WHAT YOU SHOULD DO:
Go through the material underneath and show every line where the string "routing" occurs.

DATASET RECORDS:
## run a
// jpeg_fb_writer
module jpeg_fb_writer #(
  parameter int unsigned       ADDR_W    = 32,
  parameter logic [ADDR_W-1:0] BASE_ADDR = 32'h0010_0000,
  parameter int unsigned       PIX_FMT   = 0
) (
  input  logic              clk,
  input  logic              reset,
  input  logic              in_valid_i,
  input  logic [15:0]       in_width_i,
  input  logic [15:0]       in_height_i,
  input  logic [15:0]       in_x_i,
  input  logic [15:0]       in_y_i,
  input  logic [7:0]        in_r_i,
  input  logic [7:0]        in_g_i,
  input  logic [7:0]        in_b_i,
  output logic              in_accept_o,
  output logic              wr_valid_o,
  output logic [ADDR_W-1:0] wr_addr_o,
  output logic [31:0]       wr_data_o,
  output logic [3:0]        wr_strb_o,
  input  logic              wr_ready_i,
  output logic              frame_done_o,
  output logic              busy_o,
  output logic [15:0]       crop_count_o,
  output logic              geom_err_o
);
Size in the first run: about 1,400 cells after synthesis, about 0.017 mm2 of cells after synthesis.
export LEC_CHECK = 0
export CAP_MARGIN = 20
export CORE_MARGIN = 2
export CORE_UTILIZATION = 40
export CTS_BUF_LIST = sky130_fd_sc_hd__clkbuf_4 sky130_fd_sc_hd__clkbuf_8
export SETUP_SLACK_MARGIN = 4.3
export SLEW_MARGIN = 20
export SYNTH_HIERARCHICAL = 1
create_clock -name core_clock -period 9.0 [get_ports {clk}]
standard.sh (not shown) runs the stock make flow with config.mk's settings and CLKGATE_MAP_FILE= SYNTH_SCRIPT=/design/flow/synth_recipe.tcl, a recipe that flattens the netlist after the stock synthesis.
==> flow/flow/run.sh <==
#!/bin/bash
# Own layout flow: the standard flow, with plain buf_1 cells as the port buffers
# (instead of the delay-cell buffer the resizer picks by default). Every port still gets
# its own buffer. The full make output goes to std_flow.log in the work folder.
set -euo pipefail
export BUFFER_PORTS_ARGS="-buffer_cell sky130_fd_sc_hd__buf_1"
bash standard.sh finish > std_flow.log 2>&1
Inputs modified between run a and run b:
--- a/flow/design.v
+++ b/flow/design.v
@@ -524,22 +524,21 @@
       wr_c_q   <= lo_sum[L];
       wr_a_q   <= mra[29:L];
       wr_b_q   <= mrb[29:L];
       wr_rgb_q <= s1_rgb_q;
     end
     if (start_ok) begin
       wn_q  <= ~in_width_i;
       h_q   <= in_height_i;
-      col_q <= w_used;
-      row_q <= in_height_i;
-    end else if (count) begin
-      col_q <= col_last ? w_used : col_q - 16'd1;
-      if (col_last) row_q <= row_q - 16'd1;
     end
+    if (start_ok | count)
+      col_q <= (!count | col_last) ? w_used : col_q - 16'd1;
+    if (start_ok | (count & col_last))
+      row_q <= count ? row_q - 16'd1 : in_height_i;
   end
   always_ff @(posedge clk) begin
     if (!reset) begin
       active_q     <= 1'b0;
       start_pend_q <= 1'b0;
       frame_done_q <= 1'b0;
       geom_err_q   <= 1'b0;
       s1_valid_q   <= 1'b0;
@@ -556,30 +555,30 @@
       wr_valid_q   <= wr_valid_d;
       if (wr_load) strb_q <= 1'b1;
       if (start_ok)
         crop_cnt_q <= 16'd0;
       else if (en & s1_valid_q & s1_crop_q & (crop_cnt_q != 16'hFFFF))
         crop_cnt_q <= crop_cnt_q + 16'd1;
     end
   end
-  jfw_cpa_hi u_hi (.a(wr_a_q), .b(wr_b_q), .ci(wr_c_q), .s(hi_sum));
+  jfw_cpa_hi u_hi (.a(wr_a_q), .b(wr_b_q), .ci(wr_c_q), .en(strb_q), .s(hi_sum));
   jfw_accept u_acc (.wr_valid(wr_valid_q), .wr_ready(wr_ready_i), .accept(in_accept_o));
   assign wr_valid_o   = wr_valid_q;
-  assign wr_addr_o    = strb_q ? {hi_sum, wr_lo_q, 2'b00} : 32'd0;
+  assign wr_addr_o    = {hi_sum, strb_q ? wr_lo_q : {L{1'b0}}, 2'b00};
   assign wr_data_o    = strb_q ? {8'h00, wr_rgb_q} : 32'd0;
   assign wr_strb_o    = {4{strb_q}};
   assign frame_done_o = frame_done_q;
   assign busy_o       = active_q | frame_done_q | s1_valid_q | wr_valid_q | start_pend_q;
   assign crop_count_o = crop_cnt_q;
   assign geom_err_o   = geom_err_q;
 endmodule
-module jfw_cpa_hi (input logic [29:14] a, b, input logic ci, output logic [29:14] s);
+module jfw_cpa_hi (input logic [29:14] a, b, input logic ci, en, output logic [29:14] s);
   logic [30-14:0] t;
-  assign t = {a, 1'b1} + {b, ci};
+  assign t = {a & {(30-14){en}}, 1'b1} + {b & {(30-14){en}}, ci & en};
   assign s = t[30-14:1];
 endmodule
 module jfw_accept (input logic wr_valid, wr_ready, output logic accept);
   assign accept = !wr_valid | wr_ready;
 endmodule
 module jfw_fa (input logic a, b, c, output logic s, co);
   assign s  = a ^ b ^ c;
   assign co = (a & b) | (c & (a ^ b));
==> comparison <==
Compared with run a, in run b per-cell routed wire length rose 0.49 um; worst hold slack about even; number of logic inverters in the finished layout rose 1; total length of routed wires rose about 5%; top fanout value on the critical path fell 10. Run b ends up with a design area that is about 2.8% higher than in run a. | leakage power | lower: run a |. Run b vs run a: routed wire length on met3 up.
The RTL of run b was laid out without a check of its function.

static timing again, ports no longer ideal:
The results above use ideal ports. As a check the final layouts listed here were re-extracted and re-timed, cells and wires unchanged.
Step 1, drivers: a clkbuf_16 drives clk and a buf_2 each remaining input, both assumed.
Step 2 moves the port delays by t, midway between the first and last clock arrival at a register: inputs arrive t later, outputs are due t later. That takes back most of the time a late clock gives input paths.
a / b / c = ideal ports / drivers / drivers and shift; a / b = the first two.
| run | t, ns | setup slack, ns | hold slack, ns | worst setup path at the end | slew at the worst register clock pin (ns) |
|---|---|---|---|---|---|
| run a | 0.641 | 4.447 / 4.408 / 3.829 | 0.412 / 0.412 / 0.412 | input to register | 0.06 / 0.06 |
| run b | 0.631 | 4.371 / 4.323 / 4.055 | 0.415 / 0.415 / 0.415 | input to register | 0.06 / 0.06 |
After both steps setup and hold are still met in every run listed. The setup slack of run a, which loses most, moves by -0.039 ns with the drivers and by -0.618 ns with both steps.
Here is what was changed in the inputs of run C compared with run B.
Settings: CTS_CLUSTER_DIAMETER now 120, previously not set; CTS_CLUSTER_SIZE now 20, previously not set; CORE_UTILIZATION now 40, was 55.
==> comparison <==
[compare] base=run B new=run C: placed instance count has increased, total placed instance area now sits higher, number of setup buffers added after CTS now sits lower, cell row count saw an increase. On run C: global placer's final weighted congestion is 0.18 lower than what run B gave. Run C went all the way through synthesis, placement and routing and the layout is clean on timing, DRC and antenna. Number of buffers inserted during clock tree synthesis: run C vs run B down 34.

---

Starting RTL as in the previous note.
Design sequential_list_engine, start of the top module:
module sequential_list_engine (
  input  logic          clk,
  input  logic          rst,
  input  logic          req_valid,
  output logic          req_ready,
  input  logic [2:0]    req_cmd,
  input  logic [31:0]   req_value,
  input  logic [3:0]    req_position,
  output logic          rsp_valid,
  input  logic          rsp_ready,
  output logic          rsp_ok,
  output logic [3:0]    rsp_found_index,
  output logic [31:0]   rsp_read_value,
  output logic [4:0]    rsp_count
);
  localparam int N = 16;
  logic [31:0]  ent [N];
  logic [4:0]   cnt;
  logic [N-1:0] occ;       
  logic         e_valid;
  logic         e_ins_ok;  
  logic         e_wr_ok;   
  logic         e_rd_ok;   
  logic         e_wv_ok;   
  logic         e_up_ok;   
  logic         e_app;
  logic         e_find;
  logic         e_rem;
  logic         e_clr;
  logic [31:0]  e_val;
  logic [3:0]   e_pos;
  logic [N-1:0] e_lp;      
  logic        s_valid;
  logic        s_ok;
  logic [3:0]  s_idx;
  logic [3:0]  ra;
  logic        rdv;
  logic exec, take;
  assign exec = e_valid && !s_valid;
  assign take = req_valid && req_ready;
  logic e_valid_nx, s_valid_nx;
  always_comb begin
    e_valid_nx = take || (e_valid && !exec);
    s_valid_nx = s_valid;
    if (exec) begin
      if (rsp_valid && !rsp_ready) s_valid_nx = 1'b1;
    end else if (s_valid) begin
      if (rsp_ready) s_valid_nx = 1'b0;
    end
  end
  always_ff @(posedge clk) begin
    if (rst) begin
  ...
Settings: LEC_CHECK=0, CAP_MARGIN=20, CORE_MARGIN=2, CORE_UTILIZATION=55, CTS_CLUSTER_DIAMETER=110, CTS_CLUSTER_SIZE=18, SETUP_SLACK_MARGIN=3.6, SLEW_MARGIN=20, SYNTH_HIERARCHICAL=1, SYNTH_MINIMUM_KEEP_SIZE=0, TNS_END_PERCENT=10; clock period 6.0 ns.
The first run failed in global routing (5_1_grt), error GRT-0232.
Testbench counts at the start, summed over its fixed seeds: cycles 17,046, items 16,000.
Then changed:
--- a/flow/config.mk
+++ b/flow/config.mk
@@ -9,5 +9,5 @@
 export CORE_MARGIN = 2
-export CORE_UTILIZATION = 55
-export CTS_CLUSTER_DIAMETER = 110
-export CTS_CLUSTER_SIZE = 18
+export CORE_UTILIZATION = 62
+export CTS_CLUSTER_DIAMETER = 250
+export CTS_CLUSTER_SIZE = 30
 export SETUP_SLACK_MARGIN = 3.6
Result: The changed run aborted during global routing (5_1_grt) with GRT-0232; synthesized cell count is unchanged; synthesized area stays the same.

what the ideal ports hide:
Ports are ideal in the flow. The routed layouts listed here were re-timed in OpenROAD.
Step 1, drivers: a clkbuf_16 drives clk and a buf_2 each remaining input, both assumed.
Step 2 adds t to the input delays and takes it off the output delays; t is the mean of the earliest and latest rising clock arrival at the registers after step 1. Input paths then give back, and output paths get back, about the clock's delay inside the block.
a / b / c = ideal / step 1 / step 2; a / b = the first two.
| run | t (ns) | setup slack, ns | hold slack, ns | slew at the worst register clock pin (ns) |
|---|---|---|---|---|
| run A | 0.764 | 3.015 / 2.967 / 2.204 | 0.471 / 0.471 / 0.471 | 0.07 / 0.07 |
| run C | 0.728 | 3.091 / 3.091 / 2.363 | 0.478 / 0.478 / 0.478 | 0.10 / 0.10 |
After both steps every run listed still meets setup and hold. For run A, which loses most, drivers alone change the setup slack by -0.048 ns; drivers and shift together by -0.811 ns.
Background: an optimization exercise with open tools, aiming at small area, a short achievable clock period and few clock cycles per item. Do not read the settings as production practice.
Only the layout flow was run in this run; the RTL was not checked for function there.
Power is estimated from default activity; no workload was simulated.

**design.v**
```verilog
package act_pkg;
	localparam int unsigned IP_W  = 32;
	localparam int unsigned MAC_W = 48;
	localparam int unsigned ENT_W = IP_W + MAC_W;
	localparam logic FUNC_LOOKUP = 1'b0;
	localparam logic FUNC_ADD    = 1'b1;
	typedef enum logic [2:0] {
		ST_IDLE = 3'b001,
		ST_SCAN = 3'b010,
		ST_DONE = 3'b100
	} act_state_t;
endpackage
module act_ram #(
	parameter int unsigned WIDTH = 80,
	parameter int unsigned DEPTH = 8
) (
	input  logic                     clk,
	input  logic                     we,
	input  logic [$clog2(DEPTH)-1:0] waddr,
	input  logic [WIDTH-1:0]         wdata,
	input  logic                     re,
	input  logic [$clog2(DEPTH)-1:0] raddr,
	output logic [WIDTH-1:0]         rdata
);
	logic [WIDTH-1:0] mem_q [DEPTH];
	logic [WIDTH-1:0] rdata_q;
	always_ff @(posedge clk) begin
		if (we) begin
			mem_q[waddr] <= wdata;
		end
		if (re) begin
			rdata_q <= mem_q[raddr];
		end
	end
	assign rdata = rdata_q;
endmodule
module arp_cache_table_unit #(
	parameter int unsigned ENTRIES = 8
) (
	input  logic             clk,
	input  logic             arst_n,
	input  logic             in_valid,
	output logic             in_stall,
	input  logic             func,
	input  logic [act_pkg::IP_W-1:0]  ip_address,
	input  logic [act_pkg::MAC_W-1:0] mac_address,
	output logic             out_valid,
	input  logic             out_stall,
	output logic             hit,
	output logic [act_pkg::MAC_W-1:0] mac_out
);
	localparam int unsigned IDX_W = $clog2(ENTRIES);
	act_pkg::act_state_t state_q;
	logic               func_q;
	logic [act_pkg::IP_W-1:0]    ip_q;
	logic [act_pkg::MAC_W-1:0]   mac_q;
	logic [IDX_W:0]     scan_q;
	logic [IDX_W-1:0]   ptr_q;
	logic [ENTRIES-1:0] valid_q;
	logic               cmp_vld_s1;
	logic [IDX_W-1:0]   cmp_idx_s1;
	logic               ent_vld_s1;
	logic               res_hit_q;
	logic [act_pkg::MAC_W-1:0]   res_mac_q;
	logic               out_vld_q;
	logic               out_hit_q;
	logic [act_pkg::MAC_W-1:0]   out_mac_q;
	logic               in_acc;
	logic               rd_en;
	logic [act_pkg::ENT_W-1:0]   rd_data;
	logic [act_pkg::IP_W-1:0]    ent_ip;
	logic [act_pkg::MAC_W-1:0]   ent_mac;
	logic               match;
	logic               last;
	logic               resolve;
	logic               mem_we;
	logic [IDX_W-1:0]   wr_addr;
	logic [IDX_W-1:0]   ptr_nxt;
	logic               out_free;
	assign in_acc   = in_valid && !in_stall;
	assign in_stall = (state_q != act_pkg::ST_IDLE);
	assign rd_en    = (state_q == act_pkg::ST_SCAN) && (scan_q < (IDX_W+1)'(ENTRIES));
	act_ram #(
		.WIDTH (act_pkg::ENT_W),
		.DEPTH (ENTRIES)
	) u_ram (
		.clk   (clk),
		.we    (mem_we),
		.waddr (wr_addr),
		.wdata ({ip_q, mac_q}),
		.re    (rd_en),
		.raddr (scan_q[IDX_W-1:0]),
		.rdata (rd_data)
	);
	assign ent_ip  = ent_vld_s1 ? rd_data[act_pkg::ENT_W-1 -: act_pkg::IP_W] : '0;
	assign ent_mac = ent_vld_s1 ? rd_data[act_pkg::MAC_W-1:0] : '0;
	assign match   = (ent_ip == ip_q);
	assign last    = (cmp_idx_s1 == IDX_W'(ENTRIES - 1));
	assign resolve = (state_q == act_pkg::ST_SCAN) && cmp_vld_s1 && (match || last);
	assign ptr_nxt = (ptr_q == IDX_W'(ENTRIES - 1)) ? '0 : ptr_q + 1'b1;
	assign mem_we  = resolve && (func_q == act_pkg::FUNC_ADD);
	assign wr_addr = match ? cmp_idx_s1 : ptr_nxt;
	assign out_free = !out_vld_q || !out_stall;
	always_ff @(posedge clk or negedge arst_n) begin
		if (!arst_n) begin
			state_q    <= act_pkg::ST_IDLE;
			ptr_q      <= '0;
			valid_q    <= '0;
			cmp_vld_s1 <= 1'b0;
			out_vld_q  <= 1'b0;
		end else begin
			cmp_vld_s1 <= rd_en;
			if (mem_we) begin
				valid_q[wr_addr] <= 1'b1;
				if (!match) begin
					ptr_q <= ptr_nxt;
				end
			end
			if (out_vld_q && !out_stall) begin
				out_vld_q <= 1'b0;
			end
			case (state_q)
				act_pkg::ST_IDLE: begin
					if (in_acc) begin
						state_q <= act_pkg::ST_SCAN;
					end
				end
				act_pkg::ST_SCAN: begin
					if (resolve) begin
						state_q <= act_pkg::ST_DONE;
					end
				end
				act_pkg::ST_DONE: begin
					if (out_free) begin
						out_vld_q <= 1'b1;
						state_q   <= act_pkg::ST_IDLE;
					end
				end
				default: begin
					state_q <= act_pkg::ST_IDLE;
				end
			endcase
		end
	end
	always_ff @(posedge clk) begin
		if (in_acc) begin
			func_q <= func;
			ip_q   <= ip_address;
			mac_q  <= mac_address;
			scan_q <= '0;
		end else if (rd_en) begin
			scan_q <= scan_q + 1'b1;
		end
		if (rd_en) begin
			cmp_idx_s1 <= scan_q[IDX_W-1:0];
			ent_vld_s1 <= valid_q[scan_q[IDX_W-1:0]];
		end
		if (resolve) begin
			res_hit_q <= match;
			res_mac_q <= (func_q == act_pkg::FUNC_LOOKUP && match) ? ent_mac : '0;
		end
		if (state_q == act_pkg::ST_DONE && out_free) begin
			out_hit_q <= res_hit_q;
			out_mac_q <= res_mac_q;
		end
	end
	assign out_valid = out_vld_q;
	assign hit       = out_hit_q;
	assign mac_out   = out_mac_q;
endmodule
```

* * *

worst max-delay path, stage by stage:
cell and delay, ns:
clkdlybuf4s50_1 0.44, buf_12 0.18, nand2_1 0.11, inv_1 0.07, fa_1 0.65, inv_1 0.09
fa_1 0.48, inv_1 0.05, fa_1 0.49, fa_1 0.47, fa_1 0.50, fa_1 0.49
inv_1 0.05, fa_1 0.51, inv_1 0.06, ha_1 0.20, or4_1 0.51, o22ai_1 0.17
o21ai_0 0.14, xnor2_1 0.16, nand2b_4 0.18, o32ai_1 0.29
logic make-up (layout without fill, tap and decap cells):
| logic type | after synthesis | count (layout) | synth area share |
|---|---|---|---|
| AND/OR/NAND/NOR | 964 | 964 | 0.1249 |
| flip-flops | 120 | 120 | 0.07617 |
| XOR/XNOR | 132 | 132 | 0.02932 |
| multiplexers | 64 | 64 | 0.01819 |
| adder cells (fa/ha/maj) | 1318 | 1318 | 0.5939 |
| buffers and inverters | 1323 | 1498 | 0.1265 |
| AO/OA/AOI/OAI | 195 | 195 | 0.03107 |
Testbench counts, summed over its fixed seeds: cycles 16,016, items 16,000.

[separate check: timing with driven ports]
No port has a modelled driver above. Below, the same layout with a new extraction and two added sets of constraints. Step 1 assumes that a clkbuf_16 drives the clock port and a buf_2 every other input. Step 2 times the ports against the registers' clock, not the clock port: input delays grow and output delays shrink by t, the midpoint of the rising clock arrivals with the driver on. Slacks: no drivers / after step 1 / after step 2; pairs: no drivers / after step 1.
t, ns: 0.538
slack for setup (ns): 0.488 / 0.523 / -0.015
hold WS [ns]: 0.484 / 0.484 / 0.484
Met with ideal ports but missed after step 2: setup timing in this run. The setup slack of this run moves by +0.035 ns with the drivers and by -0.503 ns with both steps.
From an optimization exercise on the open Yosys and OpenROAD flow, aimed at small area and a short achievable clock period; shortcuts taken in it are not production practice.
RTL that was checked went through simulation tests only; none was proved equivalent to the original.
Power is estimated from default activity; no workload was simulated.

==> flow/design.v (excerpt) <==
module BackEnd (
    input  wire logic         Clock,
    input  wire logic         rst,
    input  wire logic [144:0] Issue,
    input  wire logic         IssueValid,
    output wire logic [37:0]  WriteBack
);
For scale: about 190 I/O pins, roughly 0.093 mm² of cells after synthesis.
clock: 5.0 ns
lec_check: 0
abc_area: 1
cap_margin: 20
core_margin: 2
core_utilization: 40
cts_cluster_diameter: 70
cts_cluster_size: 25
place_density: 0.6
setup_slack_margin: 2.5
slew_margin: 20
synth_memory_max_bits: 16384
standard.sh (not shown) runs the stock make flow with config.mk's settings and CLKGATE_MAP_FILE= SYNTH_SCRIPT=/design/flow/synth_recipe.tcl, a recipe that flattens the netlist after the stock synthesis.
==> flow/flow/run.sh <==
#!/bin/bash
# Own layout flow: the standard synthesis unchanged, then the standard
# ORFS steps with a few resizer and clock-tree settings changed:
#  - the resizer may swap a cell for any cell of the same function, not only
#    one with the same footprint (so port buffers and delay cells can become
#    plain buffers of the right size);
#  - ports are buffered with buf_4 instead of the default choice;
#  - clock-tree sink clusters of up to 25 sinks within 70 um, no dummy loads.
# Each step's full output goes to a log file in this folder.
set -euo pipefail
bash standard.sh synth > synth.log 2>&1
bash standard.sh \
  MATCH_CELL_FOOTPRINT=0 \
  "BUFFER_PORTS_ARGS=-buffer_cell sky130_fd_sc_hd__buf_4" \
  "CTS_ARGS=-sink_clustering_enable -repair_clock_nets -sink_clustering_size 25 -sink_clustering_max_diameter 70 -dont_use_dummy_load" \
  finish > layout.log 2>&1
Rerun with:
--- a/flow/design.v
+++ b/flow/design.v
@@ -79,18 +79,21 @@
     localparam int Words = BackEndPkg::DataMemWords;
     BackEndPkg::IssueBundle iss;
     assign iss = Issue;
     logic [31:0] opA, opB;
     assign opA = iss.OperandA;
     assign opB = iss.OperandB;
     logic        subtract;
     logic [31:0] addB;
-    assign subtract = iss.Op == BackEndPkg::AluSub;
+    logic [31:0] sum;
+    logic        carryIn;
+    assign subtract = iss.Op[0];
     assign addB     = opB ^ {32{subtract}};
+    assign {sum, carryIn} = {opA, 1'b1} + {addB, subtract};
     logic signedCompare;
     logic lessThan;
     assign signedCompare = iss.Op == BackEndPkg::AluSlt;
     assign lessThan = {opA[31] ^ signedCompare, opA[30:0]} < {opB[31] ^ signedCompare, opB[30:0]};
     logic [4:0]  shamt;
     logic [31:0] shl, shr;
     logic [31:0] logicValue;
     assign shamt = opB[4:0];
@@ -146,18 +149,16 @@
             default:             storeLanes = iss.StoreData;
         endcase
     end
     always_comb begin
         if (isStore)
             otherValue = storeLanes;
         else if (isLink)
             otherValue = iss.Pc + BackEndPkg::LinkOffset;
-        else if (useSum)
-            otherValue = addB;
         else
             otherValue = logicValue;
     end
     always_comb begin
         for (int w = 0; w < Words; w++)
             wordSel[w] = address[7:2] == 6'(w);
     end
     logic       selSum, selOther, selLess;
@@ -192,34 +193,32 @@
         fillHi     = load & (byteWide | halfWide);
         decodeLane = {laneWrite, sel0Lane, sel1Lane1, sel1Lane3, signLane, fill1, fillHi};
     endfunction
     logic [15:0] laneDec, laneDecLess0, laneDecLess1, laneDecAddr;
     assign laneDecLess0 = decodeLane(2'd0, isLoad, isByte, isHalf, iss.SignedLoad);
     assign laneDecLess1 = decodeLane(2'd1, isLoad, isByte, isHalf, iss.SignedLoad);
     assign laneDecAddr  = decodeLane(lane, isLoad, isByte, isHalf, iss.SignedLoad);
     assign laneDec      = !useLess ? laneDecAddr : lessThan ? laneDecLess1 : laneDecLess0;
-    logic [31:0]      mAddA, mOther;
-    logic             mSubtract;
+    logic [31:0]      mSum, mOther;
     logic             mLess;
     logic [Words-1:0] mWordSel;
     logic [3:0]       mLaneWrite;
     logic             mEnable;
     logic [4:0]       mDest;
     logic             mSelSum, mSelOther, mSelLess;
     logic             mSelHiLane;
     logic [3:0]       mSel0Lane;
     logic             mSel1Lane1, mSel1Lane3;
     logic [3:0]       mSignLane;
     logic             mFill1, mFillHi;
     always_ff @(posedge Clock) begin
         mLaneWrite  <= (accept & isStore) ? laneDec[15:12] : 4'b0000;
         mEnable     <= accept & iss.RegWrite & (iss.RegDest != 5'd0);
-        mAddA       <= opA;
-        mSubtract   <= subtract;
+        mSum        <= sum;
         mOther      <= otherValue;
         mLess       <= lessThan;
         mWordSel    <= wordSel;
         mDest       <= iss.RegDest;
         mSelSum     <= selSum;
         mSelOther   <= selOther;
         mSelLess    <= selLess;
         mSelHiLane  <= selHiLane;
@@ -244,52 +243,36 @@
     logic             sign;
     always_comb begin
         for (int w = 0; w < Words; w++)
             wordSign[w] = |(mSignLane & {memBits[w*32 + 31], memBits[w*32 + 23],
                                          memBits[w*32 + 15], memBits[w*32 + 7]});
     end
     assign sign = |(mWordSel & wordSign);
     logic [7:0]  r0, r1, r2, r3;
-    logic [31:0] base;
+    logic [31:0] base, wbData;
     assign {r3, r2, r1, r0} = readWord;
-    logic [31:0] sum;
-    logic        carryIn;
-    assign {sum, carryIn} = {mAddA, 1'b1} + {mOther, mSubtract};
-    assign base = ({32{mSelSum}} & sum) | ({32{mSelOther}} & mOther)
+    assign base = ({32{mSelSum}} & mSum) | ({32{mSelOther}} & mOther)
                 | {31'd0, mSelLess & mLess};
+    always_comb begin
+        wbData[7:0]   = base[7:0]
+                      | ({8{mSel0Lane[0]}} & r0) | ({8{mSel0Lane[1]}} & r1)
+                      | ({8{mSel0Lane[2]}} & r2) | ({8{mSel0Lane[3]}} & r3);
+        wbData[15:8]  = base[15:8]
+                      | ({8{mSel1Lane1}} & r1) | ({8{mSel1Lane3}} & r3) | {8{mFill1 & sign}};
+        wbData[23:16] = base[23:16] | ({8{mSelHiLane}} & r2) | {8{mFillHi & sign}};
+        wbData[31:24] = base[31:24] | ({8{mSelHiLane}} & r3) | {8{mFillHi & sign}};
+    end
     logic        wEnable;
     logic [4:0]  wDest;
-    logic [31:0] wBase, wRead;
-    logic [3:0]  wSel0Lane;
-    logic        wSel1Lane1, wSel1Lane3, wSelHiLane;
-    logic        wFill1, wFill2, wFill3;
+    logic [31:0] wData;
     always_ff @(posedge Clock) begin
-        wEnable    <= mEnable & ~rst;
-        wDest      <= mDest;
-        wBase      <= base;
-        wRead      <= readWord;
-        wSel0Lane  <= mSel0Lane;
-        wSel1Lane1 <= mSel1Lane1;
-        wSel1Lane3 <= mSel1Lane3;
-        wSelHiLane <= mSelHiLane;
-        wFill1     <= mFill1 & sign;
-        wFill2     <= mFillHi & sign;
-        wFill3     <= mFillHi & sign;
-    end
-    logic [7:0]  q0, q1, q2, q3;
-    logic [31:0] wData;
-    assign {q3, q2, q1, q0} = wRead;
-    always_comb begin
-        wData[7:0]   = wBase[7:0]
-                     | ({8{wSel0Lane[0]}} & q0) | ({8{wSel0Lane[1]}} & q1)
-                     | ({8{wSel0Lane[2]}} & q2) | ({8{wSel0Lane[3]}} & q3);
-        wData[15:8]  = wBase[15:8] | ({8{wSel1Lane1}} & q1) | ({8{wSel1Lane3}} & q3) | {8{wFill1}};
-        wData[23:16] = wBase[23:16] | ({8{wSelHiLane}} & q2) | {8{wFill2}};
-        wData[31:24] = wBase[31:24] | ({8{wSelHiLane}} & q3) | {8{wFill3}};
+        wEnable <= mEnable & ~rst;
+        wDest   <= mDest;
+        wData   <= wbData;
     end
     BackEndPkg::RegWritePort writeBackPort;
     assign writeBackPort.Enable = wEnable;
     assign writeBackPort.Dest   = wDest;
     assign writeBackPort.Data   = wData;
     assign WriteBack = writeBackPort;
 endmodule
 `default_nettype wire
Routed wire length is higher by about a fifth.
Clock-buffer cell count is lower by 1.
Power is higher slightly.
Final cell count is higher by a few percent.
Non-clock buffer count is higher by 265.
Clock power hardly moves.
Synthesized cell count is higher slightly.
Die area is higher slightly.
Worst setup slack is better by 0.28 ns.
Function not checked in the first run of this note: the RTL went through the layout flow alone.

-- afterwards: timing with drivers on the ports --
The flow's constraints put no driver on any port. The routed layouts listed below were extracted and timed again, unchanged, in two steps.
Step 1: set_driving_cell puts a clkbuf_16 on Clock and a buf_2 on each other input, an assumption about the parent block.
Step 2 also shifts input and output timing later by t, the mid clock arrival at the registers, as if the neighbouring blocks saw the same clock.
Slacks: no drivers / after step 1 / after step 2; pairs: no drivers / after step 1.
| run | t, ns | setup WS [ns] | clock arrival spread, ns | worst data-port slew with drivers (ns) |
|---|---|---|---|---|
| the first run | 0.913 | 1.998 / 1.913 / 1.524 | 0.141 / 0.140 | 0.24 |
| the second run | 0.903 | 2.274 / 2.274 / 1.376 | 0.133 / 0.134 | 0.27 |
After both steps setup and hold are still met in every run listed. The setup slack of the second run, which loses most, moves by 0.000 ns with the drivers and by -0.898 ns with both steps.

OUTPUT BELOW:
[compare] base=run B new=run C: placed instance count has increased, total placed instance area now sits higher, number of setup buffers added after CTS now sits lower, cell row count saw an increase. On run C: global placer's final weighted congestion is 0.18 lower than what run B gave. Run C went all the way through synthesis, placement and routing and the layout is clean on timing, DRC and antenna. Number of buffers inserted during clock tree synthesis: run C vs run B down 34.
The first run failed in global routing (5_1_grt), error GRT-0232.
Result: The changed run aborted during global routing (5_1_grt) with GRT-0232; synthesized cell count is unchanged; synthesized area stays the same.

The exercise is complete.